Mixing expression is implemented in a function SoundMixer::GetMixedBuffer. You can replace the call to the reading from the sound stream function (reader.second.NextDataBlock) to your own data reading function and gain a stand-alone implementation.
Sound mixing is not such a simple task. The solution is based on the theory of relativity. We widen it by involving optical processes. Velocity addition rule is not canceled here, but is only clarified for high speeds. The Lorentz transformation helps us with it. The main expression is: vrel = (v1+v2)/(1+(v1*v2)/c^2)
We can see that in the boundary case when the Lorentz transformation converts into Galileo's transformation the special theory of relativity becomes similar to Newton's mechanics on speeds close to the light speed.
This explains how both theories (relativity theory and Newton’s mechanic) can be combined to gain the more exact definition of Newton’s mechanic, which allows implementing it to the sound waves effects.
In the source code below the light speed is changed to the wav stream maximum sample value and the speed changes from other sound streams are added to the actual sample values.
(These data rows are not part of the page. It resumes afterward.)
===== src/rtl/usr_pkg.sv =====
// Shared definitions for the universal shift register and its serial TX controller.
// Mode codes are common to the register, the controller and the benches.
package usr_pkg;

  localparam logic [1:0] MODE_HOLD = 2'b00;
  localparam logic [1:0] MODE_SHR  = 2'b01;
  localparam logic [1:0] MODE_SHL  = 2'b10;
  localparam logic [1:0] MODE_LOAD = 2'b11;

  typedef enum logic [1:0] {
    ST_IDLE  = 2'd0,
    ST_LOAD  = 2'd1,
    ST_SHIFT = 2'd2,
    ST_DONE  = 2'd3
  } tx_state_e;

  // MSB-first drains through bit 7 via left shifts,
  // LSB-first drains through bit 0 via right shifts.
  function automatic logic [1:0] shift_mode(input logic msb);
    return msb ? MODE_SHL : MODE_SHR;
  endfunction

  function automatic logic tap_bit(
    input logic [7:0] q,
    input logic       msb
  );
    return msb ? q[7] : q[0];
  endfunction

endpackage


===== src/rtl/usr_bit_timer.sv =====
// Bit-period timer: div_cnt runs 0..DIV-1 while enabled.
// tick marks the last cycle of each bit period.
module usr_bit_timer #(
  parameter int DIV = 4,
  localparam int W = (DIV > 1) ? $clog2(DIV) : 1
) (
  input  logic clk,
  input  logic reset,
  input  logic clear,
  input  logic en,
  output logic tick
);

  localparam logic [W-1:0] LAST = W'(DIV - 1);

  logic [W-1:0] div_cnt;

  assign tick = (div_cnt == LAST);

  // Clear wins over counting; wrap to 0 on the tick cycle.
  always_ff @(posedge clk or posedge reset) begin
    if (reset) begin
      div_cnt <= '0;
    end else if (clear) begin
      div_cnt <= '0;
    end else if (en) begin
      div_cnt <= tick ? '0 : div_cnt + W'(1);
    end
  end

endmodule


===== src/rtl/usr_serial_tx_ctrl.sv =====
// Byte serializer driving a universal shift register:
// one parallel load, then eight timed shifts, tapping q for the serial bit.
module usr_serial_tx_ctrl
  import usr_pkg::*;
#(
  parameter int   DIV      = 4,
  parameter logic FILL     = 1'b0,
  parameter logic IDLE_LVL = 1'b1
) (
  input  logic       clk,
  input  logic       reset,
  input  logic       in_valid,
  output logic       in_ready,
  input  logic [7:0] in_data,
  input  logic       in_msb_first,
  input  logic [7:0] q_in,
  output logic [1:0] mode,
  output logic [7:0] data_out,
  output logic       s_left,
  output logic       s_right,
  output logic       ser_out,
  output logic       ser_en,
  output logic       done
);

  tx_state_e  state_q;
  logic [7:0] byte_q;
  logic       msb_q;
  logic [2:0] bit_cnt;
  logic       tick;

  usr_bit_timer #(
    .DIV(DIV)
  ) u_timer (
    .clk  (clk),
    .reset(reset),
    .clear(state_q == ST_LOAD),
    .en   (state_q == ST_SHIFT),
    .tick (tick)
  );

  assign data_out = byte_q;
  assign s_left   = FILL;
  assign s_right  = FILL;

  // Sequencer: accept in IDLE, load once, shift eight bit periods, pulse done.
  always_ff @(posedge clk or posedge reset) begin
    if (reset) begin
      state_q <= ST_IDLE;
      byte_q  <= 8'h00;
      msb_q   <= 1'b0;
      bit_cnt <= 3'd0;
    end else begin
      unique case (state_q)
        ST_IDLE: begin
          if (in_valid) begin
            byte_q  <= in_data;
            msb_q   <= in_msb_first;
            state_q <= ST_LOAD;
          end
        end
        ST_LOAD: begin
          bit_cnt <= 3'd0;
          state_q <= ST_SHIFT;
        end
        ST_SHIFT: begin
          if (tick) begin
            bit_cnt <= bit_cnt + 3'd1;
            if (bit_cnt == 3'd7) begin
              state_q <= ST_DONE;
            end
          end
        end
        ST_DONE: begin
          state_q <= ST_IDLE;
        end
        default: begin
          state_q <= ST_IDLE;
        end
      endcase
    end
  end

  // Outputs decode from registered state, counters and q only.
  always_comb begin
    in_ready = 1'b0;
    mode     = MODE_HOLD;
    ser_en   = 1'b0;
    ser_out  = IDLE_LVL;
    done     = 1'b0;
    unique case (1'b1)
      (state_q == ST_IDLE): begin
        in_ready = 1'b1;
      end
      (state_q == ST_LOAD): begin
        mode = MODE_LOAD;
      end
      (state_q == ST_SHIFT): begin
        ser_en  = 1'b1;
        ser_out = tap_bit(q_in, msb_q);
        if (tick) begin
          mode = shift_mode(msb_q);
        end
      end
      (state_q == ST_DONE): begin
        done = 1'b1;
      end
      default: begin
        in_ready = 1'b0;
      end
    endcase
  end

endmodule


===== config.mk =====
export PLATFORM = sky130hd
export DESIGN_NAME = usr_serial_tx_ctrl
export DESIGN_NICKNAME = d
export VERILOG_FILES = /design/src/rtl/usr_pkg.sv /design/src/rtl/usr_bit_timer.sv /design/src/rtl/usr_serial_tx_ctrl.sv
export SDC_FILE = /design/constraint.sdc
export NUM_CORES = 1
export LEC_CHECK = 0
export BUFFER_PORTS_ARGS = -buffer_cell sky130_fd_sc_hd__buf_2
export CAP_MARGIN = 20
export CORE_UTILIZATION = 35
export DETAILED_ROUTE_END_ITERATION = 12
export GPL_ROUTABILITY_DRIVEN = 0
export PLACE_DENSITY = 0.66
export SLEW_MARGIN = 30
export SYNTH_ARGS = -nofsm -noshare
export SYNTH_HDL_FRONTEND = slang
export SYNTH_SLANG_ARGS = --single-unit

===== constraint.sdc =====
create_clock -name clk -period 4.2 [get_ports clk]
set_clock_uncertainty 0.2 [all_clocks]
set_input_delay 0.84 -clock clk [delete_from_list [all_inputs] [get_ports clk]]
set_output_delay 0.84 -clock clk [all_outputs]
set_load 0.01 [all_outputs]

## After elaboration in Yosys (flattened, before gate mapping)

Cells that the tools add are included.

| word-level totals | value |
|---|---|
| input bits | 20 |
| output and inout bits | 16 |
| logic and storage cells | 37 |
| register bits after elaboration | 16 |

| cells by class | value |
|---|---|
| reduce and logical (&&, ||, !) cells | 5 |
| $add $sub $neg | 2 |
| eq/ne operators | 8 |
| multiplexer cells | 17 |

Operators by type and width:

| kind | number |
|---|---|
| $mux W2 | 8 |
| $pmux W2 S4 | 1 |
| $eq A2 B2 Y1 const B | 3 |
| $ne A2 B2 Y1 const B | 3 |
| $pmux W3 S2 | 1 |
| $mux W1 | 5 |
| $pmux W2 S2 | 1 |
| $reduce_and A2 Y1 | 2 |
| $add A3 B1 Y3 const B | 1 |
| $eq A3 B3 Y1 const B | 1 |
| $mux W3 | 1 |
| $reduce_and A3 Y1 | 1 |
| $add A2 B1 Y2 const B | 1 |
| $eq A2 B1 Y1 const B | 1 |
| $logic_not A2 Y1 | 1 |
| $reduce_bool A2 Y1 | 1 |

## Logic depth before layout (Yosys ltp)

Gate-level depths: netlist (run 1).

| logic depth | value |
|---|---|
| word-level depth | 4 |
| gate-level depth with buffers | 5 |
| depth with buffers taken out | 5 |

## Modules after synthesis

Synthesis (run 1) repeated with hierarchy kept, for this count alone.

| second synthesis, totals | value |
|---|---|
| cell total of the unflattened synthesis | 65 |
| area total of the unflattened synthesis | 805.8 um^2 |

Modules (own cells, without submodules):

| module | cells an instance | area an instance (um^2) | instances | sequential area each (um^2) |
|---|---|---|---|---|
| usr_serial_tx_ctrl | 56 | 701.9 | 1 | 350.3 |
| usr_bit_timer | 9 | 103.8 | 1 | 50.0 |

## Worst setup path after synthesis (run 1)

No wires, ideal clock.

| timing path | value |
|---|---|
| path type | flip-flop to output port |
| start point | register state_q[0] |
| end point | output port mode[1] |
| path buffers | 0 |
| setup slack | 2027 ps |
| stages on the path, launching flop included | 5 |
| arrival time | 1133 ps |
| required time | 3160 ps |
| path through | dfrtp_1 inv_1 ha_1 a31oi_1 nor2b_1 |

| on the way | value |
|---|---|
| cells in the longest elaborated chain, start to end | 2 |
| elaborated cells between the ends (all ways) | 3 |
| those cells by class | 2 x eq/ne; 1 x mux |

Ends and longest elaborated chain:

| element | RTL line | source |
|---|---|---|
| start: declaration | usr_serial_tx_ctrl.sv:26 | `tx_state_e state_q;` |
| start signal: assignment | usr_serial_tx_ctrl.sv:49 | `state_q <= ST_IDLE;` |
| start signal: assignment | usr_serial_tx_ctrl.sv:59 | `state_q <= ST_LOAD;` |
| start signal: assignment | usr_serial_tx_ctrl.sv:64 | `state_q <= ST_SHIFT;` |
| $eq A2 B2 Y1 / $eq A2 B1 Y1 (equally long branches) | usr_serial_tx_ctrl.sv:98, usr_serial_tx_ctrl.sv:95 |  |
| $pmux W2 S2 (*) | usr_serial_tx_ctrl.sv:91 | `unique case (1'b1)` |
| end: declaration | usr_serial_tx_ctrl.sv:17 | `output logic [1:0] mode,` |

Every way passes the cells marked *; elsewhere a longest branch is shown, timed or not.

## Final worst setup path (run 1)

| timing path | value |
|---|---|
| start point | register state_q[0] |
| end point | output port mode[0] |

Same word-level chain as after synthesis.

==> results of run 1 <==
synth_stat cells, drive strengths merged:
cell,count
o21ai,4
nand3b,1
mux2,11
dfrtp,16
a221oi,1
o21a,1
nor2,1
nand2b,1
inv,6
a31oi,1
nand2,8
ha,8
conb,1
nor3,1
buf,2
mux2i,2
nor2b,2
o32a,1
state kept, by name (all words and copies together), names as in the netlist:
| register | flops |
|---|---|
| msb_q | 1 |
| bit_cnt | 3 |
| data_out | 8 |
| state_q | 2 |
| u_timer.div_cnt | 2 |
worst min path at each step:
| stage | depth (start not counted) | to | slack, ps | start |
|---|---|---|---|---|
| floorplan | 2 | bit_cnt[1]$_DFFE_PP0P_ | 250 | bit_cnt[1]$_DFFE_PP0P_ |
| global placement | 2 | bit_cnt[2]$_DFFE_PP0P_ | 270 | bit_cnt[2]$_DFFE_PP0P_ |
| detailed placement | 1 | data_out[1]$_DFFE_PP0P_ | 290 | data_out[1]$_DFFE_PP0P_ |
| CTS | 2 | bit_cnt[2]$_DFFE_PP0P_ | 310 | bit_cnt[2]$_DFFE_PP0P_ |
| global route | 2 | bit_cnt[2]$_DFFE_PP0P_ | 330 | bit_cnt[2]$_DFFE_PP0P_ |
| finish | 2 | bit_cnt[2]$_DFFE_PP0P_ | 300 | bit_cnt[2]$_DFFE_PP0P_ |
metal layers:
layer | share of wire (%) | up-vias | GRT usage (%)
met5 | 0 | - | 0
met4 | 0 | 0 | 4.29
met3 | 5.2 | 0 | 3.09
met2 | 50 | 24 | 23.6
met1 | 44 | 268 | 15.9
li1 | - | 287 | -
stage by stage:
stage	instances	instance area, um^2
global placement	122	968
detailed placement	122	968
finish	125	991
global route	125	991
CTS	125	991
floorplan	69	813
area by class of cell:
cell class,instances,area [um^2]
sequential,16,400
timing repair buffer,27,135
tap,28,35.0
inverter,6,22.5
fill,220,1200
multi-input combinational,45,375
clock buffer,3,22.5
cell families (layout without fill, tap and decap cells):
group	after synthesis	count (layout)	synth area share [%]
and+or+nand+nor	14	14	8.04
other	1	2	0.463
muxes	13	13	17.8
adders and majority gates	8	8	12.4
AOI/OAI and AO/OA	8	8	7.26
DFF	16	16	49.5
buffers and inverters	8	36	4.64
power breakdown:
| part | switching [mW] | leakage [nW] | internal (mW) | total, mW |
|---|---|---|---|---|
| Combinational | 0.192 | 0.301 | 0.190 | 0.382 |
| Sequential | 0.0487 | 0.196 | 0.227 | 0.276 |
| Clock | 0.0411 | 0.0138 | 0.0331 | 0.0743 |
worst max-delay path: cells and delay by family, from the launching register on:
kind,cells,cell delay [ps]
AO/OA/AOI/OAI,1,110
adder cells (fa/ha/maj),1,350
buffers and inverters,2,240
flip-flops,1,430
AND/OR/NAND/NOR,2,180
==> results.py, run 1 <==
metrics = {
    "cells_and_area": {
        "utilization_pct": 45.2,
        "final_common_cell": "buf_2",
        "final_cell_mix": "buf_2 (27), dfrtp_1 (16), mux2_2 (10)",
        "nets": 127,
        "antenna-diode-count": 0,
        "drive_gt1_share_pct": 43.3,
        "area.growth.synth_to_final_pct": 22.4,
    },
    "grt": {
        "grt_max_degree": 17,
        "grt_pass1_wl_um": 2530,
        "grt_overflow_total": 0,
        "antenna_found_initial": 0,
        "grt_usage_pct": 13.4,
        "grt_pass1_vias": 602,
    },
    "sta": {
        "setup_slack_ps": 1580,
        "maxSlewHeadroom_pct": 59.3,
        "finalCriticalPeriod_ps": 2620,
        "hold_viol_final": 0,
        "rsz0062_at_grt": "false",
        "finalMaxSlewViolations": 0,
        "tightest_slew_ps": 610,
        "holdWs_ps": 299,
        "timing.fmax_mhz": 382,
        "final.setup.tns_ps": 0,
        "finalCritPeriodShare_pct": 62.4,
        "setup-violations-final": 0,
    },
    "cts": {
        "root_buffer": "clkbuf_4",
        "clkSinkCount": 16,
        "worstSkewPairLatency_ps": 270,
        "cts_inserted_buffers": 3,
        "clock_path_buffers": 2,
        "cts_tree": "done",
        "cts_setup_buffers": 0,
        "ctsHoldBuffers": 0,
        "cts_resized": 0,
        "htree_levels": 1,
        "clkTransAtPathRegs_ps": 80,
    },
    "setup_path": {
        "path_class": "flop to primary output",
        "cp.required_ps": 3160,
        "arrival_ps": 1580,
        "rr_worst_depth": 4,
        "worstPathCellList": "inv_1 > ha_1 > nand2_1 > nor2_1 > o21a_1 > buf_2",
        "cp-start-kind": "flop",
        "r2r_end": "state_q[1]$_DFFE_PP0P_",
        "path_max_fanout": 8,
        "reg2reg_slack_ps": 2340,
        "cp_slowest_cell": "dfrtp_1",
        "slowest_delay_ps": 430,
        "endpoint_kind": "primary output",
        "timing.rr.start": "state_q[0]$_DFFE_PP0P_",
        "startpoint": "state_q[0]$_DFFE_PP0P_",
        "crit_end": "mode[0]",
    },
    "die": {
        "rows": 17,
        "die_x_um": 50.1,
        "core_area_um2": 2190,
        "dieArea_um2": 2510,
        "initial_core_util_pct": 37.0,
        "num_io_pins": 36,
        "dieHeight_um": 50.1,
    },
    "detailed_routing": {
        "via_per_inst": 4.63,
        "drtIter0Drc": 3,
        "num_vias": 579,
        "wl_um": 1480,
        "ant_nets": 0,
        "post_drt_wl_per_cell_um": 11.8,
        "drtPass1Iterations": 3,
        "drc": 0,
    },
    "hold_path": {
        "worst_hold_path_type": "flop to flop",
    },
    "synth": {
        "yosysTopAreaCellShare_pct": 49.5,
        "ys_seq_area_share_pct": 49.5,
        "synth_cells": 68,
        "yosys.area.top_type": "dfrtp_1",
        "yosysUniqueCellTypes": 21,
        "synth_area_leaders": "dfrtp_1 (49%), mux2_2 (14%), ha_1 (12%)",
        "synthesis.area_um2": 810,
        "syn_avg_cell_area_um2": 11.9,
        "yosys_warnings": 0,
        "postSynthRegisterBits": 16,
    },
    "placed_design": {
        "io_buffer_count": 27,
        "dp_hpwl_um": 1170,
        "pre_cts_slack_ps": 1860,
    },
    "status": {
        "status": "complete, no violations",
    },
    "job": {
        "max-cap-violations": 0,
    },
    "power": {
        "peakVddDrop_v": 0.000344,
        "p_total_mw": 0.732,
        "leakage_nw": 0.511,
        "cellPowerDensity_nw_per_um2": 739,
    },
}
Power figures use the tool's default switching activity.
==> run 2: changes to the inputs <==
--- a/config.mk
+++ b/config.mk
@@ -5,12 +5,13 @@
 export SDC_FILE = /design/constraint.sdc
 export NUM_CORES = 1
 export LEC_CHECK = 0
+export ABC_AREA = 1
 export BUFFER_PORTS_ARGS = -buffer_cell sky130_fd_sc_hd__buf_2
 export CAP_MARGIN = 20
 export CORE_UTILIZATION = 35
 export DETAILED_ROUTE_END_ITERATION = 12
 export GPL_ROUTABILITY_DRIVEN = 0
-export PLACE_DENSITY = 0.66
+export PLACE_DENSITY = 0.67
 export SLEW_MARGIN = 30
 export SYNTH_ARGS = -nofsm -noshare
 export SYNTH_HDL_FRONTEND = slang
==> constraint.sdc (replaced) <==
create_clock -name clk -period 2.1 [get_ports clk]
set_clock_uncertainty 0.2 [all_clocks]
set_input_delay 0.42 -clock clk [delete_from_list [all_inputs] [get_ports clk]]
set_output_delay 0.42 -clock clk [all_outputs]
set_load 0.01 [all_outputs]
==> run 2 against run 1 <==
The flow now finishes with violations (hold timing). Sequential share of layout area fell by 3.6 points. Non-clock buffer count rose by 4. Critical endpoint is now mode[1]. Combinational power rose by 130%. Largest power group unchanged. Via count rose by 30%. Routed wire length rose by 18%. Highest routed layer is now met4. Total power rose by 120%.
==> results.py, run 2 <==
metrics = {
    "status": {
        "status": "finished with violations",
        "violations": "hold timing",
    },
    "die": {
        "dieArea_um2": 2730,
        "die_x_um": 52.3,
        "core_area_um2": 2300,
        "rows": 17,
        "num_io_pins": 36,
        "dieHeight_um": 52.3,
        "initial_core_util_pct": 38.5,
    },
    "cts": {
        "cts_inserted_buffers": 3,
        "htree_levels": 1,
        "clkSinkCount": 16,
        "root_buffer": "clkbuf_4",
        "clkTransAtPathRegs_ps": 90,
        "clock_path_buffers": 2,
        "cts_tree": "done",
        "worstSkewPairLatency_ps": 280,
    },
    "sta": {
        "tightest_slew_ps": 621,
        "finalCriticalPeriod_ps": 1990,
        "finalMaxSlewViolations": 0,
        "setup-violations-final": 0,
        "holdWs_ps": -0.584,
        "maxSlewHeadroom_pct": 58.5,
        "setup_slack_ps": 108,
        "hold_viol_final": 1,
        "final.setup.tns_ps": 0,
        "timing.fmax_mhz": 502,
        "finalCritPeriodShare_pct": 94.8,
    },
    "setup_path": {
        "cp_slowest_cell": "dfrtp_1",
        "path_max_fanout": 5,
        "slowest_delay_ps": 380,
        "endpoint_kind": "primary output",
        "cp.required_ps": 1480,
        "cpMostUsedCell": "inv_1",
        "arrival_ps": 1370,
        "path_class": "flop to primary output",
        "worstPathCellList": "inv_1 > ha_4 > inv_1 > a21oi_1 > buf_2",
        "crit_family": "flip-flops",
        "path_buf_inv": 3,
        "cp-start-kind": "flop",
    },
    "grt": {
        "grt_pass1_vias": 742,
        "grt_max_degree": 17,
        "grt_usage_pct": 15.0,
        "grt_pass1_wl_um": 2940,
        "antenna_found_initial": 0,
        "grt_overflow_total": 0,
    },
    "synth": {
        "yosys_warnings": 0,
        "synth_cells": 104,
        "ys_top_cells_by_count": "nand2_1 (31), nand3_1 (18), dfrtp_1 (16)",
        "ys_seq_area_share_pct": 45.3,
        "yosysTopAreaCellShare_pct": 45.3,
        "yosys.area_share.adder_pct": 11.3,
        "synthArstFlopShare_pct": 100,
        "synthesis.area_um2": 885,
        "synth-simple-area-share_pct": 30.0,
        "synth_most_common_cell": "nand2_1",
        "synth_edf_count": 0,
        "yosysUniqueCellTypes": 19,
        "synth_xor_xnor_area_share_pct": 0,
        "synth_compound_area_share_pct": 3.68,
        "syn_avg_cell_area_um2": 8.51,
        "synth_top_family_by_area": "simple AND/OR/NAND/NOR gates",
        "ys.flop_type": "dfrtp_1",
        "yosys.area.top_type": "dfrtp_1",
        "postSynthRegisterBits": 16,
        "synth_area_leaders": "dfrtp_1 (45%), nand2_1 (13%), ha_1 (11%)",
        "synthMuxAreaShare_pct": 0,
    },
    "cells_and_area": {
        "nets": 165,
        "fin_area_um2": 1090,
        "final_common_cell": "nand2_1",
        "final_cell_mix": "nand2_1 (31), buf_2 (27), nand3_1 (18)",
        "largest_reg_flops": 8,
        "area.growth.synth_to_final_pct": 23.1,
        "utilization_pct": 47.4,
        "antenna-diode-count": 0,
        "drive_gt1_share_pct": 34.1,
        "fin_cells": 163,
    },
    "detailed_routing": {
        "ant_nets": 0,
        "post_drt_wl_per_cell_um": 10.7,
        "drtPass1Iterations": 4,
        "drtIter0Drc": 10,
        "via_per_inst": 4.61,
        "drc": 0,
        "wl_um": 1750,
        "num_vias": 751,
    },
    "hold_path": {
        "worst_hold_path_type": "input pin to async pin",
    },
    "placed_design": {
        "io_buffer_count": 27,
        "dp_hpwl_um": 1330,
        "dpl_cell_area_um2": 1040,
        "dp.cells": 158,
        "pre_cts_slack_ps": 288,
    },
    "power": {
        "cellPowerDensity_nw_per_um2": 1450,
        "leakage_nw": 0.631,
        "p_total_mw": 1.58,
        "peakVddDrop_v": 0.000769,
    },
    "job": {
        "max-cap-violations": 0,
    },
}
run 2: timing repair:
action | in CTS | in global routing
endpoints found under the setup margin | 2 | 2
hold buffers | 0 | 0
setup buffers | 2 | 0
hold endpoints to repair | 0 | 0
gates resized for setup | 0 | 3
run 2: area by class of cell:
| cell class | count | area [um^2] |
|---|---|---|
| Timing Repair Buffer | 31 | 165 |
| Sequential cell | 16 | 400 |
| Tap cell | 28 | 35.0 |
| Multi-Input combinational cell | 73 | 420 |
| Fill cell | 226 | 1210 |
| Clock buffer | 3 | 22.5 |
| Inverter | 12 | 45.0 |
run 2: path summary, 6_finish.rpt:
check                           cells past startpoint                    start                        endpoint  slack [ps]
worst max-delay path                                5   state_q[1]$_DFFE_PP0P_                         mode[1]         110
worst min-delay path                                2                    reset  u_timer.div_cnt[1]$_DFFE_PP0P_        -0.6
worst max register to register                      7   state_q[1]$_DFFE_PP0P_          state_q[1]$_DFFE_PP0P_         540
worst min register to register                      2  data_out[3]$_DFFE_PP0P_         data_out[3]$_DFFE_PP0P_         280
max in group asynchronous                           2                    reset          bit_cnt[1]$_DFFE_PP0P_        1300
min in group clk                                    3               in_data[5]         data_out[5]$_DFFE_PP0P_         160
run 2: cell families (layout without fill, tap and decap cells):
logic type / after synthesis / after routing
AOI/OAI and AO/OA: 5 / 5
adders and majority gates: 8 / 8
buffers and inverters: 16 / 46
DFF: 16 / 16
other: 1 / 2
and+or+nand+nor: 58 / 58
run 2: report_power, final:
part | switching [mW] | leakage, nW | internal (mW)
logic | 0.524 | 0.416 | 0.369
registers | 0.0779 | 0.201 | 0.447
clock network | 0.0941 | 0.0138 | 0.0664
total | 0.696 | 0.631 | 0.883
run 2: layer usage:
| layer | global-route usage (%) | part of all wire, % | up-vias | wire length, um |
|---|---|---|---|---|
| li1 | - | - | 392 | - |
| met1 | 16.8 | 49 | 336 | 864 |
| met5 | 0 | 0 | - | 0 |
| met3 | 3.48 | 3.6 | 2 | 63 |
| met4 | 6.58 | 0.69 | 0 | 12 |
| met2 | 26.7 | 46 | 21 | 805 |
int light speed = 32768*32768; // max short ^ 2 for 16-bit sound
for (int i = 0; i < bufflen; ++i) {
float a = buf1[i];
float b = buf2[i];
float rel_samp = (a + b) / (1 + (a * b) / light speed);
out_buf[i] = rel_samp;
}
The library and demo software licensed under Creative Commons Zero v 1.0.
SDL2.0 API used in demo software. SDL2.0 API sources licensed under the Apache License, Version 2.0.